The genetic errors in EB result in defects in the skin proteins,and because one or more of the proteins that stick the outer and deeper layers of skin together are either faulty or missing.

  • Over the past 15-20 years, 13 major genes responsible for the majority of cases of EB have been identified.
  • EB is not a single condition: the various types are divided into three main groups according to the depth below the skin surface at which the blisters occur:
    • EB Simplex (EBS), defects in keratins 5 and 14, or plectin proteins
    • Junctional EB (JEB), defects in laminins and plectin
    • Dystrophic EB (DEB) defects in collagen 7 protein.

In the UK there are up to 5000 people with EB, of which around 1000 have the more severe forms.

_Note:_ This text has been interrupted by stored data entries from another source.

--- src/design/lfuc_pkg.sv ---
// Shared types and constants for the LFU cache with LRU tie-break.
// Used by the controller, the datapath and the top level.
`timescale 1ns / 1ps

package lfuc_pkg;

	localparam int KEY_W   = 32;
	localparam int VALUE_W = 32;
	localparam int COUNT_W = 32;
	localparam int STAMP_W = 64;
	localparam int CAP_W   = 5;
	localparam int ENTRY_W = KEY_W + VALUE_W + COUNT_W + STAMP_W;

	localparam logic [COUNT_W-1:0] COUNT_MAX   = '1;
	localparam logic [COUNT_W-1:0] COUNT_FIRST = COUNT_W'(1);
	localparam logic [CAP_W-1:0]   CAP_RESET   = CAP_W'(16);

	localparam logic OP_GET = 1'b0;
	localparam logic OP_PUT = 1'b1;

	// Commands from the controller to the datapath.
	typedef struct packed {
		logic load;    // capture the request and clear the scan results
		logic rd_en;   // read one entry at the scan address
		logic commit;  // write back, update bookkeeping, present the result
	} ctrl_cmd_t;

	typedef struct packed {
		logic [KEY_W-1:0]   key;
		logic [VALUE_W-1:0] value;
		logic [COUNT_W-1:0] count;
		logic [STAMP_W-1:0] stamp;
	} entry_t;

endpackage

--- src/design/lfu_cache_lru_tiebreak_top.sv ---
// Top level of the LFU cache with LRU tie-break.
// Instantiates lfuc_ctrl and lfuc_datapath; depends on lfuc_pkg.
//
// Usage: a request (operation, key, value) is taken at a rising edge where
// start is high and busy is low. operation 0 is a get, 1 is a put. busy stays
// high while the request is processed. Every request gives exactly one result:
// done is high for a single cycle with hit, read_value, evicted and
// evicted_key valid alongside it. The receiver cannot stall the result.
// Sequence: after accept, the scan reads one entry per cycle through the single
// read port of the entry memory, then the last compare and the write-back
// follow before done. The next request can be accepted in the cycle done is
// high.
// Configuration: capacity is written through cfg_valid/cfg_ready/cfg_data
// while the block is idle; values above ENTRIES act as ENTRIES.
// Reset: arst_n empties the cache, clears the use clock and sets capacity
// to sixteen. No clearing pass is needed; the block is ready at once.
`timescale 1ns / 1ps

module lfu_cache_lru_tiebreak_top import lfuc_pkg::*; #(
	parameter int ENTRIES = 16
) (
	input  logic               clk,
	input  logic               arst_n,
	input  logic               start,
	output logic               busy,
	input  logic               operation,
	input  logic [KEY_W-1:0]   key,
	input  logic [VALUE_W-1:0] value,
	output logic               done,
	output logic               hit,
	output logic [VALUE_W-1:0] read_value,
	output logic               evicted,
	output logic [KEY_W-1:0]   evicted_key,
	input  logic               cfg_valid,
	output logic               cfg_ready,
	input  logic [CAP_W-1:0]   cfg_data
);

	localparam int IDX_W = (ENTRIES > 1) ? $clog2(ENTRIES) : 1;
	localparam int CNT_W = $clog2(ENTRIES + 1);
	localparam int CMP_W = (CNT_W > CAP_W) ? CNT_W : CAP_W;
	localparam logic [CMP_W-1:0] ENTRIES_EXT = CMP_W'(ENTRIES);

	ctrl_cmd_t        cmd;
	logic [IDX_W-1:0] rd_addr;
	logic [CAP_W-1:0] capacity_q;
	logic [CAP_W-1:0] cap_eff;

	assign cfg_ready = !busy;

	always_ff @(posedge clk or negedge arst_n) begin
		if (!arst_n) begin
			capacity_q <= CAP_RESET;
		end else if (cfg_valid && cfg_ready) begin
			capacity_q <= cfg_data;
		end
	end

	assign cap_eff = (CMP_W'(capacity_q) > ENTRIES_EXT) ? CAP_W'(ENTRIES_EXT) : capacity_q;

	lfuc_ctrl #(
		.ENTRIES (ENTRIES),
		.IDX_W   (IDX_W)
	) u_ctrl (
		.clk     (clk),
		.arst_n  (arst_n),
		.start   (start),
		.busy    (busy),
		.cmd     (cmd),
		.rd_addr (rd_addr)
	);

	lfuc_datapath #(
		.ENTRIES (ENTRIES),
		.IDX_W   (IDX_W),
		.CNT_W   (CNT_W)
	) u_datapath (
		.clk         (clk),
		.arst_n      (arst_n),
		.cmd         (cmd),
		.rd_addr     (rd_addr),
		.cap_eff     (cap_eff),
		.in_op       (operation),
		.in_key      (key),
		.in_value    (value),
		.done        (done),
		.hit         (hit),
		.read_value  (read_value),
		.evicted     (evicted),
		.evicted_key (evicted_key)
	);

endmodule

--- src/design/lfuc_ctrl.sv ---
// Controller of the LFU cache: sequences accept, the entry scan and the commit.
// Depends on lfuc_pkg for the command struct.
`timescale 1ns / 1ps

module lfuc_ctrl import lfuc_pkg::*; #(
	parameter int ENTRIES = 16,
	parameter int IDX_W   = 4
) (
	input  logic             clk,
	input  logic             arst_n,
	input  logic             start,
	output logic             busy,
	output ctrl_cmd_t        cmd,
	output logic [IDX_W-1:0] rd_addr
);

	typedef enum logic [3:0] {
		ST_IDLE   = 4'b0001,
		ST_SCAN   = 4'b0010,
		ST_DRAIN  = 4'b0100,
		ST_COMMIT = 4'b1000
	} state_t;

	localparam logic [IDX_W-1:0] LAST_IDX = IDX_W'(ENTRIES - 1);

	state_t           state_q, state_d;
	logic [IDX_W-1:0] idx_q;

	always_comb begin
		state_d = state_q;
		unique case (state_q)
			ST_IDLE: begin
				if (start) state_d = ST_SCAN;
			end
			ST_SCAN: begin
				if (idx_q == LAST_IDX) state_d = ST_DRAIN;
			end
			ST_DRAIN:  state_d = ST_COMMIT;
			ST_COMMIT: state_d = ST_IDLE;
			default:   state_d = ST_IDLE;
		endcase
	end

	always_ff @(posedge clk or negedge arst_n) begin
		if (!arst_n) begin
			state_q <= ST_IDLE;
			idx_q   <= '0;
		end else begin
			state_q <= state_d;
			if (state_q == ST_SCAN) idx_q <= idx_q + IDX_W'(1);
			else idx_q <= '0;
		end
	end

	assign busy       = (state_q != ST_IDLE);
	assign cmd.load   = (state_q == ST_IDLE) && start;
	assign cmd.rd_en  = (state_q == ST_SCAN);
	assign cmd.commit = (state_q == ST_COMMIT);
	assign rd_addr    = idx_q;

endmodule

--- src/design/lfuc_datapath.sv ---
// Datapath of the LFU cache: entry memory, valid bits, scan trackers,
// write-back logic and result registers. Depends on lfuc_pkg.
`timescale 1ns / 1ps

module lfuc_datapath import lfuc_pkg::*; #(
	parameter int ENTRIES = 16,
	parameter int IDX_W   = 4,
	parameter int CNT_W   = 5
) (
	input  logic               clk,
	input  logic               arst_n,
	input  ctrl_cmd_t          cmd,
	input  logic [IDX_W-1:0]   rd_addr,
	input  logic [CAP_W-1:0]   cap_eff,
	input  logic               in_op,
	input  logic [KEY_W-1:0]   in_key,
	input  logic [VALUE_W-1:0] in_value,
	output logic               done,
	output logic               hit,
	output logic [VALUE_W-1:0] read_value,
	output logic               evicted,
	output logic [KEY_W-1:0]   evicted_key
);

	localparam int CMP_W = (CNT_W > CAP_W) ? CNT_W : CAP_W;

	entry_t mem [ENTRIES];

	logic [ENTRIES-1:0] valid_q;
	logic [ENTRIES-1:0] valid_d;
	logic [STAMP_W-1:0] clock_q;

	// Request held for the whole operation.
	logic               op_q;
	logic [KEY_W-1:0]   key_q;
	logic [VALUE_W-1:0] value_q;

	// Read stage.
	entry_t           rd_data_s1;
	logic [IDX_W-1:0] idx_s1;
	logic             cmp_en_s1;

	// Scan trackers.
	logic               found_q;
	logic [IDX_W-1:0]   found_idx_q;
	logic [VALUE_W-1:0] found_value_q;
	logic [COUNT_W-1:0] found_count_q;
	logic               victim_q;
	logic [IDX_W-1:0]   victim_idx_q;
	logic [KEY_W-1:0]   victim_key_q;
	logic [COUNT_W-1:0] victim_count_q;
	logic [STAMP_W-1:0] victim_stamp_q;
	logic               free_q;
	logic [IDX_W-1:0]   free_idx_q;
	logic [CNT_W-1:0]   used_q;

	logic               slot_valid;
	logic               older;
	logic               do_insert;
	logic               do_evict;
	logic [IDX_W-1:0]   ins_idx;
	logic [COUNT_W-1:0] count_inc;
	logic               wr_en;
	logic [IDX_W-1:0]   wr_addr;
	entry_t             wr_data;

	assign slot_valid = valid_q[idx_s1];
	assign older = (rd_data_s1.count < victim_count_q) ||
		((rd_data_s1.count == victim_count_q) && (rd_data_s1.stamp < victim_stamp_q));

	// A miss put only stores when capacity is nonzero; it evicts when occupancy
	// has reached capacity.
	assign do_insert = !found_q && (op_q == OP_PUT) && (cap_eff != '0);
	assign do_evict  = do_insert && victim_q && (CMP_W'(used_q) >= CMP_W'(cap_eff));
	assign ins_idx   = (do_evict && (!free_q || (victim_idx_q < free_idx_q))) ?
		victim_idx_q : free_idx_q;
	assign count_inc = (found_count_q == COUNT_MAX) ? found_count_q :
		found_count_q + COUNT_W'(1);

	always_comb begin
		wr_en   = 1'b0;
		wr_addr = ins_idx;
		wr_data.key   = key_q;
		wr_data.value = value_q;
		wr_data.count = COUNT_FIRST;
		wr_data.stamp = clock_q;
		if (cmd.commit) begin
			if (found_q) begin
				wr_en   = 1'b1;
				wr_addr = found_idx_q;
				wr_data.value = (op_q == OP_PUT) ? value_q : found_value_q;
				wr_data.count = count_inc;
			end else if (do_insert) begin
				wr_en = 1'b1;
			end
		end
	end

	always_comb begin
		valid_d = valid_q;
		if (cmd.commit && !found_q && do_insert) begin
			// Clear the victim first so that reusing its slot keeps it valid.
			if (do_evict) valid_d[victim_idx_q] = 1'b0;
			valid_d[ins_idx] = 1'b1;
		end
	end

	always_ff @(posedge clk) begin
		if (wr_en) mem[wr_addr] <= wr_data;
		if (cmd.rd_en) rd_data_s1 <= mem[rd_addr];
	end

	always_ff @(posedge clk) begin
		idx_s1 <= rd_addr;
		if (cmd.load) begin
			op_q    <= in_op;
			key_q   <= in_key;
			value_q <= in_value;
		end
		if (cmp_en_s1) begin
			if (slot_valid && (rd_data_s1.key == key_q) && !found_q) begin
				found_idx_q   <= idx_s1;
				found_value_q <= rd_data_s1.value;
				found_count_q <= rd_data_s1.count;
			end
			if (slot_valid && (!victim_q || older)) begin
				victim_idx_q   <= idx_s1;
				victim_key_q   <= rd_data_s1.key;
				victim_count_q <= rd_data_s1.count;
				victim_stamp_q <= rd_data_s1.stamp;
			end
			if (!slot_valid && !free_q) free_idx_q <= idx_s1;
		end
		if (cmd.commit) begin
			hit         <= found_q;
			read_value  <= (found_q && (op_q == OP_GET)) ? found_value_q : '0;
			evicted     <= do_evict;
			evicted_key <= do_evict ? victim_key_q : '0;
		end
	end

	always_ff @(posedge clk or negedge arst_n) begin
		if (!arst_n) begin
			valid_q   <= '0;
			clock_q   <= '0;
			cmp_en_s1 <= 1'b0;
			found_q   <= 1'b0;
			victim_q  <= 1'b0;
			free_q    <= 1'b0;
			used_q    <= '0;
			done      <= 1'b0;
		end else begin
			cmp_en_s1 <= cmd.rd_en;
			done      <= cmd.commit;
			valid_q   <= valid_d;
			if (cmd.load) begin
				found_q  <= 1'b0;
				victim_q <= 1'b0;
				free_q   <= 1'b0;
				used_q   <= '0;
			end else if (cmp_en_s1) begin
				if (slot_valid) begin
					used_q   <= used_q + CNT_W'(1);
					victim_q <= 1'b1;
					if (rd_data_s1.key == key_q) found_q <= 1'b1;
				end else begin
					free_q <= 1'b1;
				end
			end
			if (cmd.commit && (found_q || do_insert)) begin
				clock_q <= clock_q + STAMP_W'(1);
			end
		end
	end

endmodule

The three types, EBS, RDEB and JEB, vary widely in the type and severity of symptoms, and the impact on the patient’s life.

At present there is no cure and no treatment that makes a significant difference to patients with any form of EB. Treatment is limited to chronic wound care and pain control. There are however many Clinical Trials in the early stages and some on the verge of starting which aim to provide the first layer of treatments to improve quality of life.

EB skin is never able to ever heal properly with normal strength: chronic open wounds and extensive scarring develop with attendant pain. Each time EB skin is damaged, the damage is irreversible, and so disfigurement and disability accrue over a lifetime. Some severe forms of EB are fatal in infancy; others in older children and young adult.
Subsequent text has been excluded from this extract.